'''

<file path="src/rtl/note_sequence_player.sv">
// Memory-game challenge player: latches a packed level on start, plays each note then a gap, pulses done.
// Optional macro PLAYER_TEMPO_EN adds a latched tempo input that shortens the note on-time.
module note_sequence_player #(
  parameter int NOTE_W      = 4,
  parameter int MAX_NOTES   = 8,
  parameter int LEN_W       = 4,
  parameter int NOTE_CYCLES = 25000000,
  parameter int GAP_CYCLES  = 5000000,
  parameter int CNT_W       = 32
) (
  input  logic                        clk,
  input  logic                        reset,
  input  logic                        start,
  input  logic                        abort,
`ifdef PLAYER_TEMPO_EN
  input  logic [1:0]                  tempo,
`endif
  input  logic [NOTE_W*MAX_NOTES-1:0] level_data,
  input  logic [LEN_W-1:0]            level_length,
  output logic [NOTE_W-1:0]           note_out,
  output logic [LEN_W-1:0]            note_index,
  output logic                        busy,
  output logic                        done
);

  localparam int                DATA_W   = NOTE_W * MAX_NOTES;
  localparam logic [LEN_W-1:0]  MAX_LEN  = LEN_W'(MAX_NOTES);
  localparam logic [CNT_W-1:0]  GAP_LOAD = CNT_W'(GAP_CYCLES - 1);

  typedef enum logic [1:0] {
    S_IDLE   = 2'd0,
    S_NOTE   = 2'd1,
    S_GAP    = 2'd2,
    S_FINISH = 2'd3
  } state_t;

  state_t              state_r, state_s;
  logic [CNT_W-1:0]    timer_r, timer_s;
  logic [LEN_W-1:0]    idx_r, idx_s;
  logic [LEN_W-1:0]    len_r, len_s;
  logic [DATA_W-1:0]   data_r, data_s;
  logic [NOTE_W-1:0]   note_r, note_s;
  logic                busy_r, busy_s;
  logic                done_r, done_s;
  logic [LEN_W-1:0]    len_in_s;
  logic [CNT_W-1:0]    start_load_s;
  logic [CNT_W-1:0]    run_load_s;

  // Slot 0 sits in the most-significant NOTE_W bits of the packed level.
  function automatic logic [NOTE_W-1:0] slot_of(input logic [DATA_W-1:0] d,
                                                input logic [LEN_W-1:0]  idx);
    logic [NOTE_W-1:0] s;
    s = {NOTE_W{1'b0}};
    for (int i = 0; i < MAX_NOTES; i++) begin
      if (idx == LEN_W'(i)) begin
        s = d[(MAX_NOTES-1-i)*NOTE_W +: NOTE_W];
      end
    end
    return s;
  endfunction

`ifdef PLAYER_TEMPO_EN
  logic [1:0] tempo_r;

  // On-time halves per tempo step but never drops below one cycle.
  function automatic logic [CNT_W-1:0] on_load(input logic [1:0] t);
    logic [CNT_W-1:0] on;
    on = CNT_W'(NOTE_CYCLES) >> t;
    if (on == {CNT_W{1'b0}}) begin
      on = CNT_W'(1);
    end
    return on - CNT_W'(1);
  endfunction

  assign start_load_s = on_load(tempo);
  assign run_load_s   = on_load(tempo_r);

  // Tempo is captured together with the level so it holds for the whole playback.
  always_ff @(posedge clk or posedge reset) begin
    if (reset) begin
      tempo_r <= 2'd0;
    end else if (state_r == S_IDLE && start && !abort) begin
      tempo_r <= tempo;
    end else begin
      tempo_r <= tempo_r;
    end
  end
`else
  assign start_load_s = CNT_W'(NOTE_CYCLES - 1);
  assign run_load_s   = CNT_W'(NOTE_CYCLES - 1);
`endif

  assign len_in_s = (level_length > MAX_LEN) ? MAX_LEN : level_length;

  // Next-state and next-output logic; every output is computed here and registered below.
  always_comb begin
    state_s = state_r;
    timer_s = timer_r;
    idx_s   = idx_r;
    len_s   = len_r;
    data_s  = data_r;
    note_s  = note_r;
    busy_s  = busy_r;
    done_s  = 1'b0;
    case (state_r)
      S_IDLE: begin
        note_s = {NOTE_W{1'b0}};
        busy_s = 1'b0;
        if (abort) begin
          state_s = S_IDLE;
        end else if (start) begin
          data_s = level_data;
          len_s  = len_in_s;
          idx_s  = {LEN_W{1'b0}};
          if (len_in_s == {LEN_W{1'b0}}) begin
            state_s = S_FINISH;
            done_s  = 1'b1;
          end else begin
            state_s = S_NOTE;
            timer_s = start_load_s;
            note_s  = slot_of(level_data, {LEN_W{1'b0}});
            busy_s  = 1'b1;
          end
        end else begin
          state_s = S_IDLE;
        end
      end
      S_NOTE: begin
        if (abort) begin
          state_s = S_IDLE;
          note_s  = {NOTE_W{1'b0}};
          busy_s  = 1'b0;
        end else if (timer_r == {CNT_W{1'b0}}) begin
          state_s = S_GAP;
          timer_s = GAP_LOAD;
          note_s  = {NOTE_W{1'b0}};
        end else begin
          timer_s = timer_r - CNT_W'(1);
        end
      end
      S_GAP: begin
        if (abort) begin
          state_s = S_IDLE;
          note_s  = {NOTE_W{1'b0}};
          busy_s  = 1'b0;
        end else if (timer_r == {CNT_W{1'b0}}) begin
          if (idx_r == len_r - LEN_W'(1)) begin
            state_s = S_FINISH;
            busy_s  = 1'b0;
            done_s  = 1'b1;
          end else begin
            state_s = S_NOTE;
            idx_s   = idx_r + LEN_W'(1);
            note_s  = slot_of(data_r, idx_r + LEN_W'(1));
            timer_s = run_load_s;
          end
        end else begin
          timer_s = timer_r - CNT_W'(1);
        end
      end
      S_FINISH: begin
        state_s = S_IDLE;
        note_s  = {NOTE_W{1'b0}};
        busy_s  = 1'b0;
      end
      default: begin
        state_s = S_IDLE;
        note_s  = {NOTE_W{1'b0}};
        busy_s  = 1'b0;
      end
    endcase
  end

  // State, timer, latched level and registered outputs.
  always_ff @(posedge clk or posedge reset) begin
    if (reset) begin
      state_r <= S_IDLE;
      timer_r <= {CNT_W{1'b0}};
      idx_r   <= {LEN_W{1'b0}};
      len_r   <= {LEN_W{1'b0}};
      data_r  <= {DATA_W{1'b0}};
      note_r  <= {NOTE_W{1'b0}};
      busy_r  <= 1'b0;
      done_r  <= 1'b0;
    end else begin
      state_r <= state_s;
      timer_r <= timer_s;
      idx_r   <= idx_s;
      len_r   <= len_s;
      data_r  <= data_s;
      note_r  <= note_s;
      busy_r  <= busy_s;
      done_r  <= done_s;
    end
  end

  assign note_out   = note_r;
  assign note_index = idx_r;
  assign busy       = busy_r;
  assign done       = done_r;

endmodule
</file>
<file path="config.mk">
export PLATFORM = sky130hd
export DESIGN_NAME = note_sequence_player
export DESIGN_NICKNAME = d
export VERILOG_FILES = /design/src/rtl/note_sequence_player.sv
export SDC_FILE = /design/constraint.sdc
export NUM_CORES = 1
export LEC_CHECK = 0
export ABC_AREA = 1
export BUFFER_PORTS_ARGS = -buffer_cell sky130_fd_sc_hd__buf_2
export CAP_MARGIN = 20
export CORE_ASPECT_RATIO = 1.4
export CORE_MARGIN = 3
export CORE_UTILIZATION = 40
export CTS_CLUSTER_DIAMETER = 120
export DETAILED_ROUTE_END_ITERATION = 10
export GPL_ROUTABILITY_DRIVEN = 0
export PLACE_DENSITY = 0.62
export SLEW_MARGIN = 20
export SYNTH_ARGS = -nofsm -noshare
export SYNTH_HDL_FRONTEND = slang
export SYNTH_SLANG_ARGS = --single-unit
</file>
<file path="constraint.sdc">
create_clock -name clk -period 2 [get_ports clk]
set_input_delay 0.1 -clock clk [delete_from_list [all_inputs] [get_ports clk]]
set_output_delay 0.1 -clock clk [all_outputs]
set_load 0.02 [all_outputs]
</file>
* Word-level counts from Yosys, hierarchy flattened
Index checks and enable logic that the tools add are counted.
** Storage, ports and cells
- Latch bits :: 0
- Output and inout bits :: 10
- Bits in read-only memories :: 0
- Memories :: 0
- RAM bits :: 0
- Input bits :: 40
- Bits in registers :: 80
** Operators by class
- Reductions and logical operators :: 12
- Multipliers :: 0
- $lt $le $gt $ge :: 1
- Div/mod/pow operators :: 0
- $add $sub $neg :: 3
- Bitwise logic cells :: 1
- Shift-type cells :: 0
- Eq/ne operators :: 24
- Multiplexer cells :: 57
** Operator list (number)
- 2-to-1 mux 32 bit :: 8
- one-hot mux 32 bit (3 select lines) :: 1
- 2-to-1 mux 4 bit :: 22
- logical NOT 32 bit :: 1
- subtractor 32 x 1 -> 32 bit, second input constant :: 1
- == test 4 x 3 -> 1 bit, second input constant :: 4
- 2-to-1 mux 2 bit :: 8
- inequality test 2 bit, second input constant :: 8
- one-hot mux 4 bit (4 select lines) :: 1
- inequality test 3 bit, second input constant :: 5
- 2-to-1 mux 1 bit :: 13
- AND reduction 3 bit :: 3
- == test 4 x 2 -> 1 bit, second input constant :: 2
- logical NOT 4 bit :: 2
- one-hot mux 2 bit (4 select lines) :: 1
- one-hot mux 4 bit (2 select lines) :: 1
- AND reduction 7 bit :: 1
- AND reduction 6 bit :: 1
- adder 4 x 1 -> 4 bit, second input constant :: 1
- == test 2 bit, second input constant :: 2
- == test 4 x 1 -> 1 bit, second input constant :: 1
- == test 4 bit :: 1
- > comparator 4 bit, second input constant :: 1
- one-hot mux 1 bit (4 select lines) :: 1
- 8 further kinds :: 8

* Longest topological paths before layout
- Word-level depth :: 14
- Mapped depth :: 15

* Worst setup path after synthesis
OpenSTA, ideal clock, no wires.
- Path type :: reg-to-reg
- From :: register idx_r[0] (netlist: note_index[0])
- To :: register note_r[0] (netlist: note_out[0])
- Arrival :: 1915 ps
- Library setup time :: 123 ps
- Cell stages (with the launch flop) :: 12
- Path slack :: -38 ps
- Path buffers :: 1
- Cells stage by stage :: dfrtp_1 ha_1 xnor2_1 buf_4 nand3_1 or2_2 nand3_1 nand3_1 nand2_1 nand2_1 nand2_1 a21oi_1
** Between the ends
- Word-level cells in the longest chain between the ends :: 14
** Ends and longest elaborated chain
- start: declaration :: line 39 : logic [LEN_W-1:0] idx_r, idx_s;
- start signal: assignment :: line 179 : idx_r <= {LEN_W{1'b0}};
- start signal: assignment :: line 188 : idx_r <= idx_s;
- adder 4 x 1 -> 4 bit :: line 154 : note_s = slot_of(data_r, idx_r + LEN_W'(1));
- logical NOT 4 bit :: line 55 : if (idx == LEN_W'(i)) begin
- 2-to-1 mux 4 bit (8 in a row) :: line 55
- 2-to-1 mux 4 bit :: line 147 : if (idx_r == len_r - LEN_W'(1)) begin
- 2-to-1 mux 4 bit :: line 146 : end else if (timer_r == {CNT_W{1'b0}}) begin
- 2-to-1 mux 4 bit :: line 142 : if (abort) begin
- one-hot mux 4 bit (4 select lines) :: line 105 : case (state_r)
- end signal: assignment :: line 182 : note_r <= {NOTE_W{1'b0}};
- end signal: assignment :: line 191 : note_r <= note_s;
- end: declaration :: line 42 : logic [NOTE_W-1:0] note_r, note_s;
Parallel ways exist; a longest one is shown, timed or not. The select of a mux whose other input is x is not followed.
A chain may end at the register's enable or synchronous reset.

* Worst setup path after layout
- From :: register len_r[0]
- To :: register timer_r[15]
** Between the ends
- Word-level cells in the longest chain between the ends :: 4
** Ends and longest elaborated chain
- start: declaration :: line 40 : logic [LEN_W-1:0] len_r, len_s;
- start signal: assignment :: line 180 : len_r <= {LEN_W{1'b0}};
- start signal: assignment :: line 189 : len_r <= len_s;
- subtractor 4 x 1 -> 4 bit :: line 147
- == test 4 bit :: line 147
- inequality test 3 bit (no line)
- AND reduction 7 bit (no line)
- end signal: assignment :: line 178 : timer_r <= {CNT_W{1'b0}};
- end signal: assignment :: line 187 : timer_r <= timer_s;
- end: declaration :: line 38 : logic [CNT_W-1:0] timer_r, timer_s;
No other way between the ends.

==> impl_metrics.env <==
export IMPL_syn2layout_area_growth_pct=36.37
export IMPL_clk_latency_ns=0.34
export IMPL_p_leak_uw=0.003261
export IMPL_grt_pass1_wl_um=22380
export IMPL_yosys_warnings=0
export IMPL_insertedDiodeCount=0
export IMPL_grt_pass1_vias=4817
export IMPL_fin_crit_ns=1.964
export IMPL_cpPeakStageDelay_ns=0.37
export IMPL_avgSynthCellArea_um2=7.420
export IMPL_antenna_found_initial=0
export IMPL_clock_power_share=0.247
export IMPL_fin_total_pwr_uw=7729
export IMPL_p_switching_uw=2975
export IMPL_grt_max_degree=81
export IMPL_layout_common_cells="nand2_1, dfrtp_1, inv_1"
export IMPL_syn_cell_area_mm2=0.004912
export IMPL_holdWs_ns=-0.003863
export IMPL_fin_nets=854
export IMPL_p_int_uw=4754
export IMPL_htree_levels=3
export IMPL_min_period_over_period=0.9821
export IMPL_synth_flop_cell="dfrtp_1"
export IMPL_status="finished with violations"
export IMPL_setup_ws_ns=0.03585
export IMPL_wl_per_cell_um=14.46
export IMPL_crit_top_cell="nand4_1"
export IMPL_num_rows=47
export IMPL_synth_edf_count=0
export IMPL_synthMuxAreaShare=0
export IMPL_switching_share=0.3849
export IMPL_clockBufferDepth=2
export IMPL_hold_path_class="in -> reg"
export IMPL_clkTransAtPathRegs_ns=0.06
export IMPL_hold_violations=1
export IMPL_cp_end_kind="flip-flop"
export IMPL_tightestPinTransition_ns=0.4438
export IMPL_synth_compound_area_frac=0.1024
export IMPL_die_height_um=137.1
export IMPL_crit_path_start="len_r[0]$_DFFE_PP0P_"
export IMPL_fin_cells=953
export IMPL_initial_core_util=0.4115
export IMPL_violations="negative hold slack"
export IMPL_finalMaxSlewViolations=0
export IMPL_synthCells=662
export IMPL_cp_start_kind="flip-flop"
export IMPL_yosys_area_share_simple=0.3332
export IMPL_routed_top_layer="met4"
export IMPL_reg2reg_from="len_r[0]$_DFFE_PP0P_"
export IMPL_synth_nets=715
export IMPL_drive_gt1_frac=0.2816
export IMPL_hpwl_um=10030
export IMPL_cts_tree="yes"
export IMPL_drt_wl_total_um=13780
export IMPL_seqCellArea_mm2=0.002003
export IMPL_drc_errors=0
export IMPL_grt_overflow=0
export IMPL_path_cells="inv_2, ha_4, or2_4, nand4_1, nor2_2, nand2_2, nor2_4, nand2_4, buf_4, nand4_1, xor2_1, nor2_1"
export IMPL_crit_arrival_ns=2.19
export IMPL_first_pass_iters=5
export IMPL_viasPerCell=5.068
export IMPL_maxSlewHeadroom=0.7041
export IMPL_dp_cells=897
export IMPL_core_mm2=0.01194
export IMPL_met2_length_um=7459
export IMPL_critPathMaxFanout=3
export IMPL_synthArstFlopShare=1.000
export IMPL_setup_violations_final=0
export IMPL_multiInputGateArea_mm2=0.002724
export IMPL_cp_slowest_cell="dfrtp_1"
export IMPL_clock_skew_ns=0.006702
export IMPL_drv_cap=0
export IMPL_final_common_cell="nand2_1"
export IMPL_drtIter0Drc=228
export IMPL_ir_drop_uv=614.6
export IMPL_wl_met1_um=5343
export IMPL_worstPathRequired_ns=2.23
export IMPL_dieWidth_um=99.66
export IMPL_pwr_share_seq=0.322
export IMPL_synth_top_family_by_area="simple AND/OR/NAND/NOR gates"
export IMPL_synth_cell_type_count=39
export IMPL_share_comb_of_total_power=0.431
export IMPL_path_class="reg -> reg"
export IMPL_synthXorXnorAreaFrac=0.03209
export IMPL_die_area_mm2=0.01366
export IMPL_ys_ff_latch=80
export IMPL_post_place_ws_ns=-0.08139
export IMPL_port_buffers=49
export IMPL_io_pins=50
export IMPL_rsz0062_at_grt="true"
export IMPL_cts_buffers_inserted=9
export IMPL_grt_total_usage=0.2058
export IMPL_ant_nets=0
export IMPL_cts_sinks=80
export IMPL_yosysSeqAreaShare=0.4075
export IMPL_fmax_mhz=509.1
export IMPL_root_buffer="clkbuf_16"
export IMPL_dr_total_vias=4830
export IMPL_num_fill_cells=1106
export IMPL_detailroute_wirelength_met3_um=417
export IMPL_synthAdderAreaFrac=0.03311
export IMPL_power_density_mw_per_mm2=1154
export IMPL_worstHoldStart="level_data[3]"
-- repair_timing --
action                                 in CTS  in global routing
gates cloned                                2                  0
hold buffers                               31                  0
buffers inserted                            1                  6
setup endpoints to repair                  30                 42
endpoints found under the hold margin     110                  0
pin swaps                                   4                 15
resized for setup                          12                 68
-- Yosys cell counts (all sizes together), types with 3 or more instances --
cell type | n | area [um2]
nand4 | 18 | 118.9
a21oi | 12 | 60.06
xnor2 | 4 | 35.03
nor4 | 3 | 33.78
nor3b | 3 | 32.53
ha | 13 | 162.7
a22oi | 15 | 112.6
o21ai | 42 | 214.0
dfrtp | 80 | 2002
nand3 | 34 | 187.7
buf | 6 | 60.06
nand2 | 199 | 769.5
clkbuf | 9 | 33.78
nor2 | 79 | 371.6
or2 | 3 | 18.77
o22ai | 6 | 37.54
xor2 | 14 | 122.6
inv | 95 | 356.6
nor3 | 14 | 96.35
a31oi | 9 | 56.30
-- path summary, 6_finish.rpt --
kind | endpoint | slack [ns] | cells after the start
max reg2reg | timer_r[15]$_DFFE_PP0P_ | 0.04 | 12
min | data_r[3]$_DFFE_PP0P_ | -0.004 | 3
max in group asynchronous | data_r[5]$_DFFE_PP0P_ | 1.23 | 4
min in group asynchronous | timer_r[8]$_DFFE_PP0P_ | 0.41 | 4
max | timer_r[15]$_DFFE_PP0P_ | 0.04 | 12
min reg2reg | data_r[1]$_DFFE_PP0P_ | 0.46 | 2
-- layout make-up --
cell class                 count  share of cell area
timing repair buffer         142              0.1612
clock buffer                   9             0.03362
clock inverter                 7             0.01793
multi-input combinational    473              0.4066
inverter                      95             0.05417
sequential                    80              0.2990
tap                          147             0.02746
-- state kept, by name, indices dropped and copies added, names as in the netlist --
register and count:
busy 1, len_r 4, note_out 4, data_r 32, state_r 2, note_index 4, done 1, timer_r 32
-- power by group through the flow --
stage               Combinational [uW]  Sequential [uW]  Clock [uW]
floorplan                         1880             2470           0
detailed placement                2840             2500           0
global placement                  2770             2490           0
CTS                               3040             2480        1950
finish                            3330             2490        1910
global route                      3690             2560        2010
-- critical path: cells and delay by family, from the launching register on --
family	cells	cell delay, ns
DFF	1	0.37
xor gates and xnor gates	1	0.17
buffers and inverters	2	0.21
and+or+nand+nor	8	0.84
adders and majority gates	1	0.26
-- cells by family after synthesis --
family          after synthesis
fa+ha+maj                    13
buf+inv                     110
simple gates                354
xor+xnor                     18
flops                        80
compound gates               87
-- metrics by stage --
step	instance area [um2]	TNS, ns	util
after floorplan	4922	0	-
after global placement	5695	0	0.4771
after detailed placement	5695	-0.4915	0.4771
after CTS	6430	0	0.5386
after global routing	6699	-0.3609	0.5612
final	6699	0	0.5612
-- routing by layer --
| metal | track usage | up-vias |
|---|---|---|
| li1 | - | 2398 |
| met5 | 0 | - |
| met4 | 0.1116 | 0 |
| met3 | 0.03009 | 43 |
| met2 | 0.3786 | 107 |
| met1 | 0.2251 | 2282 |
(Power assumes the default switching activity.)
**config.mk**
```make
export PLATFORM = sky130hd
export DESIGN_NAME = apb_arb2
export DESIGN_NICKNAME = d
export VERILOG_FILES = /design/src/rtl/apb_arb2.sv
export SDC_FILE = /design/constraint.sdc
export NUM_CORES = 1
export LEC_CHECK = 0
export CORE_AREA = 10 10 93 95
export CTS_CLUSTER_DIAMETER = 30
export DETAILED_ROUTE_END_ITERATION = 16
export DIE_AREA = 0 0 103 105
export DONT_BUFFER_PORTS = 1
export RECOVER_POWER = 50
export SYNTH_ARGS = -nofsm -noshare
export SYNTH_HDL_FRONTEND = slang
export SYNTH_SLANG_ARGS = --single-unit
```
**constraint.sdc**
```tcl
create_clock -name clk -period 1.6 [get_ports clk]
set_clock_uncertainty 0.15 [all_clocks]
set_input_delay 0.16 -clock clk [delete_from_list [all_inputs] [get_ports clk]]
set_output_delay 0.16 -clock clk [all_outputs]
set_load 0.05 [all_outputs]
```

'''

**EXERCISE OBJECTIVE**
Go through the records above. Copy each line in which the string "together" appears.

**RESPONSE TO THE TASK**
  // Tempo is captured together with the level so it holds for the whole playback.
-- Yosys cell counts (all sizes together), types with 3 or more instances --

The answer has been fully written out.